Team:Amsterdam/test/thijs/interlab

Before the GFP measurement, the a correction factor needed to be determined, so the ABS ₆₀₀ can be calculated correctly into the OD ₆₀₀ . This was done by measuring LUDOX in the plate reader and compare this data with the OD ₆₀₀ reference point. For the calculation of our cell based readings to the right GFP concentration a fluorescein fluorescent standard curve was made. This curve was made by reading out serial dilutions of fluorescein with phosphate buffered saline (PBS). The correction factor and the fluorescent standard curve are used to standardize the measurements for comparison between the different labs.

Multiple vectors, Test Devices, were transformed in E. Coli to insert different genes which would lead to different GFP expression. After transformation, two colonies of each strain were inoculated overnight. Then the samples were put in a 96-well plate and measured in the Fluorstar Optima (Software 2.20 Filmware 1.26) plate reader, this was repeated every two hours for six hours. Figure 1 shows the repeated measurements of the fluorescence for the different Test Devices and Figure 2 shows the absorbance for the test devices. After that, the data was filled in in the excel sheet provided by iGEM. This document devided the fluorescence by the absorbance in order to compare the data between labs equally.

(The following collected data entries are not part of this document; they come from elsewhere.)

Context: an optimization exercise on an open-source flow, tuned for small area, a short achievable clock period and few clock cycles per item. The choices shown serve that exercise and are no tape-out recipe.
In this exercise RTL edits were held to simulation tests only and were not proved equivalent to the original.

## main
// demosaic_rgb_stream
module demosaic_rgb_stream (
    input  wire        clk,
    input  wire        rst,         
    input  wire        in_valid,
    output wire        in_ready,
    input  wire [79:0] in_col,      
    input  wire        in_last,     
    input  wire [15:0] max_val,     
    input  wire [4:0]  shift,       
    input  wire        row_odd,     
    output wire        out_valid,
    input  wire        out_ready,
    output reg  [15:0] out_r,
    output reg  [15:0] out_g,
    output reg  [15:0] out_b,
    output reg         out_last
);
Size in the first run: roughly 380 flip-flops, ~160 I/O pins, ~0.028 sq mm of cells after synthesis.
==> flow/config.mk <==
export PLATFORM = sky130hd
export DESIGN_NAME = demosaic_rgb_stream
export DESIGN_NICKNAME = demosaic_rgb_stream
export VERILOG_FILES = /design/flow/design.v
export SDC_FILE = /design/flow/constraint.sdc
export NUM_CORES = 4
export LEC_CHECK = 0
export ABC_AREA = 1
export CAP_MARGIN = 20
export CORE_MARGIN = 2
export CORE_UTILIZATION = 65
export SLEW_MARGIN = 20
==> flow/constraint.sdc <==
create_clock -name core_clock -period 16.0 [get_ports {clk}]
set_input_delay 3.2000 -clock core_clock [delete_from_list [all_inputs] [get_ports {clk}]]
set_output_delay 3.2000 -clock core_clock [all_outputs]
set_load 0.01 [all_outputs]
standard.sh (not shown) runs the stock make flow with config.mk's settings and CLKGATE_MAP_FILE= SYNTH_SCRIPT=/design/flow/synth_recipe.tcl, a recipe that flattens the netlist after the stock synthesis.
==> flow/flow/run.sh <==
#!/bin/bash
set -euo pipefail
export BUFFER_PORTS_ARGS="-buffer_cell sky130_fd_sc_hd__buf_1"
SETUP_SLACK_MARGIN=11.5 bash standard.sh cts > standard_cts.log 2>&1
bash standard.sh finish > standard_finish.log 2>&1
Testbench counts of main, summed over its fixed seeds: cycles 31,202, pixels 30,610.
## Diff of input files: the feature branch against main
--- a/flow/design.v
+++ b/flow/design.v
@@ -33,67 +33,62 @@
     reg        row_start;    
     reg [1:0]  flush_cnt;    
     reg        a_valid;
     reg        a_green;
     reg        a_last;
     reg [19:0] a_x;          
     reg [19:0] a_y;          
     reg        a_w1;         
     reg        o_v, sk_v;
     reg [15:0] sk_r, sk_g, sk_b;
     reg        sk_last;
     reg        rdy;          
-    reg        rdy_n;        
     wire       adv = !sk_v;  
     assign out_valid = o_v;
     assign in_ready  = rdy;
     wire take  = in_valid && rdy;
-    wire take2 = in_valid && !rdy_n;        
     wire pop   = o_v && out_ready;
     wire push  = adv && a_valid;
     wire flush = flush_cnt != 2'd0;
     wire [15:0] f_s = in_col[32 +: 16];
     function [17:0] add8x2;
         input [15:0] a, b;
         begin
             add8x2 = {{1'b0, a[15:8]} + {1'b0, b[15:8]}, {1'b0, a[7:0]} + {1'b0, b[7:0]}};
         end
     endfunction
     function [16:0] join8x2;
         input [17:0] v;
         begin
             join8x2 = {v[17:9] + {8'd0, v[8]}, v[7:0]};
         end
     endfunction
     wire [17:0] f_p = add8x2(in_col[16 +: 16], in_col[48 +: 16]);
     wire [17:0] f_q = add8x2(in_col[ 0 +: 16], in_col[64 +: 16]);
     wire [16:0] w4_pf = join8x2(w4_p);
     wire [16:0] w4_qf = join8x2(w4_q);
-    wire shift_w  = take  || (adv && flush);   
-    wire shift_w2 = take2 || (adv && flush);   
+    wire shift_w = take || (adv && flush);    
     wire [15:0] n4_s = flush ? w3_s : f_s;
     wire [17:0] n4_p = flush ? {w3_p[16:8], 1'b0, w3_p[7:0]} : f_p;
     wire [15:0] n0_s = f3 ? w3_s : w1_s;
     wire [17:0] n_h2 = add8x2(n0_s, n4_s);
     always @(posedge clk) begin
-        if (shift_w2) begin
+        if (shift_w) begin
             if (f3) begin
                 w1_s <= w4_s; w1_p <= w4_pf;   
             end else begin
                 w1_s <= w2_s; w1_p <= w2_p;
             end
             w2_s <= w3_s; w2_p <= w3_p; w2_q <= w3_q;
             w3_s <= w4_s; w3_p <= w4_pf; w3_q <= w4_qf;
-        end
-        if (shift_w) begin
             w4_s <= n4_s; w4_p <= n4_p; w4_q <= f_q;
             h2   <= n_h2;
         end
         if (adv && take && row_start) begin
             cfg_max   <= max_val;
             cfg_shift <= shift;
             cfg_odd   <= row_odd;
         end
     end
     always @(posedge clk) begin
         if (rst) begin
             r3 <= 1'b0; r4 <= 1'b0; f3 <= 1'b0; f4 <= 1'b0;
@@ -872,23 +867,19 @@
         if (adv) begin
             win_valid_n = shift_w && r3;
             if (flush) begin
                 flush_cnt_n = flush_cnt - 2'd1;
             end else if (take) begin
                 row_start_n = in_last;
                 if (in_last)
                     flush_cnt_n = 2'd2;
             end
         end
     end
     always @(posedge clk) begin
-        if (rst) begin
-            rdy   <= 1'b1;
-            rdy_n <= 1'b0;
-        end else begin
-            rdy   <= !sk_v_n && (flush_cnt_n == 2'd0) &&
-                     !(row_start_n && win_valid_n);
-            rdy_n <= sk_v_n || (flush_cnt_n != 2'd0) ||
-                     (row_start_n && win_valid_n);
-        end
+        if (rst)
+            rdy <= 1'b1;
+        else
+            rdy <= !sk_v_n && (flush_cnt_n == 2'd0) &&
+                   !(row_start_n && win_valid_n);
     end
 endmodule
Notes after the runs:
- Register area of the feature branch is on par with main.
- main has a higher wire length on met2 than the feature branch.
- main has a higher area added between synthesis and finish than the feature branch.
- The feature branch has delay of the slowest cell on the worst path below what main had.
- The feature branch: inverter count of the layout excluding clock inverters higher than main
- From main to the feature branch the numbers moved as follows: post-synth net total picked up an extra 13, number of logic stages on the critical path including buffering picked up an extra 6, overall die area picked up an extra about 0.3%, design area neither gained nor lost much.
- The feature branch gives more post-placement worst setup slack than main did.
- The number of clock sinks of main and that of the feature branch are within noise of each other.
Testbench counts of the feature branch, summed over its fixed seeds: cycles 31,202, pixels 30,610.

## separate check: timing with driven ports
In the flow no input, the clock included, has a driving cell. The finished layouts below were timed again as built, in two steps.
Step 1: set_driving_cell puts a clkbuf_16 on clk and a buf_2 on each other input, an assumption about the parent block.
Step 2 moves the port delays by t, midway between the first and last clock arrival at a register: inputs arrive t later, outputs are due t later. That takes back most of the time a late clock gives input paths.
a / b / c = no drivers / after step 1 / after step 2; a / b = the first two.
run | t (ns) | setup WS [ns] | worst setup path at the end
main | 0.629 | 11.341 / 11.341 / 10.827 | input to register
the feature branch | 0.621 | 11.429 / 11.429 / 10.887 | input to register
After both steps setup and hold are still met in every run listed. The setup slack of the feature branch, which loses most, moves by 0.000 ns with the drivers and by -0.542 ns with both steps.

Figure 1. Raw fluorescence plate reading measurements. The intensity of the GFP for the different conditions were measured over time and every one of them was measured at the same moment with the same settings.

Figure 2. Raw ABS ₆₀₀ plate reading measurements. This shows the measurements of the optical density at 600nm over a period of time. All the conditions were measured at the same moments and with the same settings.

Due to the fact that the results cannot be compared with results from the other iGEM teams. The iGEM Measurement Committee will analyse all the results and publish them. We are looking forward to the results and their interpretation of the results!